▸ **DATASET ENTRIES**
↓

===== src/rtl/calc_ctrl.sv =====
// Keypad calculator sequencing controller.
// Takes decoded one-cycle key events, runs operand/operator entry and drives
// a registered display value, operator indicator and status flags.
// Multiply is a shift-add over the B bits (LSB first); divide is restoring
// and keeps only the quotient. Both take exactly OPW cycles in S_CALC.
//
//   state  | meaning
//   -------+-----------------------------------------------------------
//   S_A    | entering operand A (digits append to A)
//   S_OP   | operator latched, waiting for first digit of B (op replaceable)
//   S_B    | entering operand B; enter starts execution
//   S_CALC | executing; busy, every key event is dropped
//   S_RES  | result shown; digit starts fresh, operator chains on result
//   S_ERR  | overflow / negative / divide by zero; only clear leaves
module calc_ctrl #(
    parameter int OPW        = 14,
    parameter int MAX_DIGITS = 4,
    parameter int MAX_VAL    = 9999
) (
    input  logic           clk,
    input  logic           rst,
    input  logic           key_valid,
    input  logic [3:0]     key_code,
    output logic [OPW-1:0] disp_value,
    output logic [3:0]     disp_op,
    output logic           busy,
    output logic           err,
    output logic           result_valid
);

    localparam int CW  = $clog2(MAX_DIGITS + 1);
    localparam int ICW = $clog2(OPW);

    localparam logic [CW-1:0]    MAX_DIG_C = CW'(MAX_DIGITS);
    localparam logic [OPW:0]     MAX_VAL_S = (OPW + 1)'(MAX_VAL);
    localparam logic [2*OPW-1:0] MAX_VAL_W = (2 * OPW)'(MAX_VAL);
    localparam logic [ICW-1:0]   ITER_LAST = ICW'(OPW - 1);

    localparam logic [3:0] K_ADD   = 4'd10;
    localparam logic [3:0] K_SUB   = 4'd11;
    localparam logic [3:0] K_MUL   = 4'd12;
    localparam logic [3:0] K_DIV   = 4'd13;
    localparam logic [3:0] K_CLR   = 4'd14;
    localparam logic [3:0] K_ENTER = 4'd15;

    typedef enum logic [2:0] {
        S_A    = 3'd0,
        S_OP   = 3'd1,
        S_B    = 3'd2,
        S_CALC = 3'd3,
        S_RES  = 3'd4,
        S_ERR  = 3'd5
    } state_t;

    state_t           state_q, state_d;
    logic [OPW-1:0]   a_q, a_d;
    logic [OPW-1:0]   b_q, b_d;
    logic [OPW-1:0]   res_q, res_d;
    logic [CW-1:0]    cnt_a_q, cnt_a_d;
    logic [CW-1:0]    cnt_b_q, cnt_b_d;
    logic [3:0]       op_q, op_d;
    // acc: multiply accumulator, or partial remainder in the low OPW+1 bits
    logic [2*OPW-1:0] acc_q, acc_d;
    // mc: shifted multiplicand (multiply only)
    logic [2*OPW-1:0] mc_q, mc_d;
    // mp: multiplier shifting right, or dividend/quotient shifting left
    logic [OPW-1:0]   mp_q, mp_d;
    // iter: down-counter, last iteration when it reads zero
    logic [ICW-1:0]   iter_q, iter_d;

    logic [OPW-1:0]   disp_value_q, disp_value_d;
    logic [3:0]       disp_op_q, disp_op_d;
    logic             busy_q, busy_d;
    logic             err_q, err_d;
    logic             result_valid_q, result_valid_d;

    logic [OPW:0]     sum_w;
    logic [2*OPW-1:0] acc_mul;
    logic [OPW:0]     rem_sh;
    logic [OPW:0]     rem_nx;
    logic             q_bit;
    logic [OPW-1:0]   quo_nx;
    logic             is_digit;
    logic             is_op;

    // Operand is kept at or below 999 whenever a digit is appended, so the
    // OPW-bit result never wraps.
    function automatic logic [OPW-1:0] append_digit(input logic [OPW-1:0] v,
                                                    input logic [3:0]     d);
        return v * OPW'(10) + OPW'(d);
    endfunction

    // State and datapath registers, plus registered outputs
    always_ff @(posedge clk) begin
        if (rst) begin
            state_q        <= S_A;
            a_q            <= '0;
            b_q            <= '0;
            res_q          <= '0;
            cnt_a_q        <= '0;
            cnt_b_q        <= '0;
            op_q           <= '0;
            acc_q          <= '0;
            mc_q           <= '0;
            mp_q           <= '0;
            iter_q         <= '0;
            disp_value_q   <= '0;
            disp_op_q      <= '0;
            busy_q         <= 1'b0;
            err_q          <= 1'b0;
            result_valid_q <= 1'b0;
        end else begin
            state_q        <= state_d;
            a_q            <= a_d;
            b_q            <= b_d;
            res_q          <= res_d;
            cnt_a_q        <= cnt_a_d;
            cnt_b_q        <= cnt_b_d;
            op_q           <= op_d;
            acc_q          <= acc_d;
            mc_q           <= mc_d;
            mp_q           <= mp_d;
            iter_q         <= iter_d;
            disp_value_q   <= disp_value_d;
            disp_op_q      <= disp_op_d;
            busy_q         <= busy_d;
            err_q          <= err_d;
            result_valid_q <= result_valid_d;
        end
    end

    // Next-state: key handling outside CALC, one arithmetic step inside CALC
    always_comb begin
        state_d = state_q;
        a_d     = a_q;
        b_d     = b_q;
        res_d   = res_q;
        cnt_a_d = cnt_a_q;
        cnt_b_d = cnt_b_q;
        op_d    = op_q;
        acc_d   = acc_q;
        mc_d    = mc_q;
        mp_d    = mp_q;
        iter_d  = iter_q;

        is_digit = (key_code <= 4'd9);
        is_op    = (key_code >= K_ADD) && (key_code <= K_DIV);

        sum_w   = {1'b0, a_q} + {1'b0, b_q};
        acc_mul = acc_q + (mp_q[0] ? mc_q : '0);
        rem_sh  = {acc_q[OPW-1:0], mp_q[OPW-1]};
        if (rem_sh >= {1'b0, b_q}) begin
            rem_nx = rem_sh - {1'b0, b_q};
            q_bit  = 1'b1;
        end else begin
            rem_nx = rem_sh;
            q_bit  = 1'b0;
        end
        quo_nx = {mp_q[OPW-2:0], q_bit};

        if (state_q == S_CALC) begin
            case (op_q)
                K_ADD: begin
                    if (sum_w > MAX_VAL_S) begin
                        state_d = S_ERR;
                    end else begin
                        res_d   = sum_w[OPW-1:0];
                        state_d = S_RES;
                    end
                end
                K_SUB: begin
                    if (b_q > a_q) begin
                        state_d = S_ERR;
                    end else begin
                        res_d   = a_q - b_q;
                        state_d = S_RES;
                    end
                end
                K_MUL: begin
                    acc_d  = acc_mul;
                    mc_d   = mc_q << 1;
                    mp_d   = mp_q >> 1;
                    iter_d = iter_q - 1'b1;
                    if (iter_q == '0) begin
                        if (acc_mul > MAX_VAL_W) begin
                            state_d = S_ERR;
                        end else begin
                            res_d   = acc_mul[OPW-1:0];
                            state_d = S_RES;
                        end
                    end
                end
                default: begin
                    if (b_q == '0) begin
                        state_d = S_ERR;
                    end else begin
                        acc_d  = {{(OPW - 1){1'b0}}, rem_nx};
                        mp_d   = quo_nx;
                        iter_d = iter_q - 1'b1;
                        if (iter_q == '0) begin
                            res_d   = quo_nx;
                            state_d = S_RES;
                        end
                    end
                end
            endcase
        end else if (key_valid) begin
            if (key_code == K_CLR) begin
                state_d = S_A;
                a_d     = '0;
                b_d     = '0;
                res_d   = '0;
                cnt_a_d = '0;
                cnt_b_d = '0;
                op_d    = '0;
            end else if (is_digit) begin
                case (state_q)
                    S_A: begin
                        if (cnt_a_q < MAX_DIG_C) begin
                            a_d = append_digit(a_q, key_code);
                            if (a_q != '0 || key_code != 4'd0)
                                cnt_a_d = cnt_a_q + 1'b1;
                        end
                    end
                    S_OP, S_B: begin
                        state_d = S_B;
                        if (cnt_b_q < MAX_DIG_C) begin
                            b_d = append_digit(b_q, key_code);
                            if (b_q != '0 || key_code != 4'd0)
                                cnt_b_d = cnt_b_q + 1'b1;
                        end
                    end
                    S_RES: begin
                        state_d = S_A;
                        a_d     = OPW'(key_code);
                        b_d     = '0;
                        op_d    = '0;
                        cnt_b_d = '0;
                        cnt_a_d = (key_code != 4'd0) ? CW'(1) : '0;
                    end
                    default: ;
                endcase
            end else if (is_op) begin
                case (state_q)
                    S_A, S_OP: begin
                        op_d    = key_code;
                        state_d = S_OP;
                    end
                    S_RES: begin
                        a_d     = res_q;
                        b_d     = '0;
                        cnt_a_d = '0;
                        cnt_b_d = '0;
                        op_d    = key_code;
                        state_d = S_OP;
                    end
                    default: ;
                endcase
            end else if (key_code == K_ENTER && state_q == S_B) begin
                state_d = S_CALC;
                acc_d   = '0;
                iter_d  = ITER_LAST;
                if (op_q == K_DIV) begin
                    mp_d = a_q;
                    mc_d = '0;
                end else begin
                    mp_d = b_q;
                    mc_d = {{OPW{1'b0}}, a_q};
                end
            end
        end
    end

    // Outputs derived from the upcoming state so they register with it
    always_comb begin
        disp_value_d   = '0;
        disp_op_d      = '0;
        busy_d         = (state_d == S_CALC);
        err_d          = (state_d == S_ERR);
        result_valid_d = (state_q == S_CALC) && (state_d == S_RES);
        case (state_d)
            S_A, S_OP:   disp_value_d = a_d;
            S_B, S_CALC: disp_value_d = b_d;
            S_RES:       disp_value_d = res_d;
            default:     disp_value_d = '0;
        endcase
        if (state_d == S_OP || state_d == S_B || state_d == S_CALC)
            disp_op_d = op_d;
    end

    assign disp_value   = disp_value_q;
    assign disp_op      = disp_op_q;
    assign busy         = busy_q;
    assign err          = err_q;
    assign result_valid = result_valid_q;

endmodule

↑

▸ **ABOUT THIS EXERCISE**
A copy of each line above that holds the word "registered" is the expected answer.

▸ **TASK ANSWER**
// a registered display value, operator indicator and status flags.
    // State and datapath registers, plus registered outputs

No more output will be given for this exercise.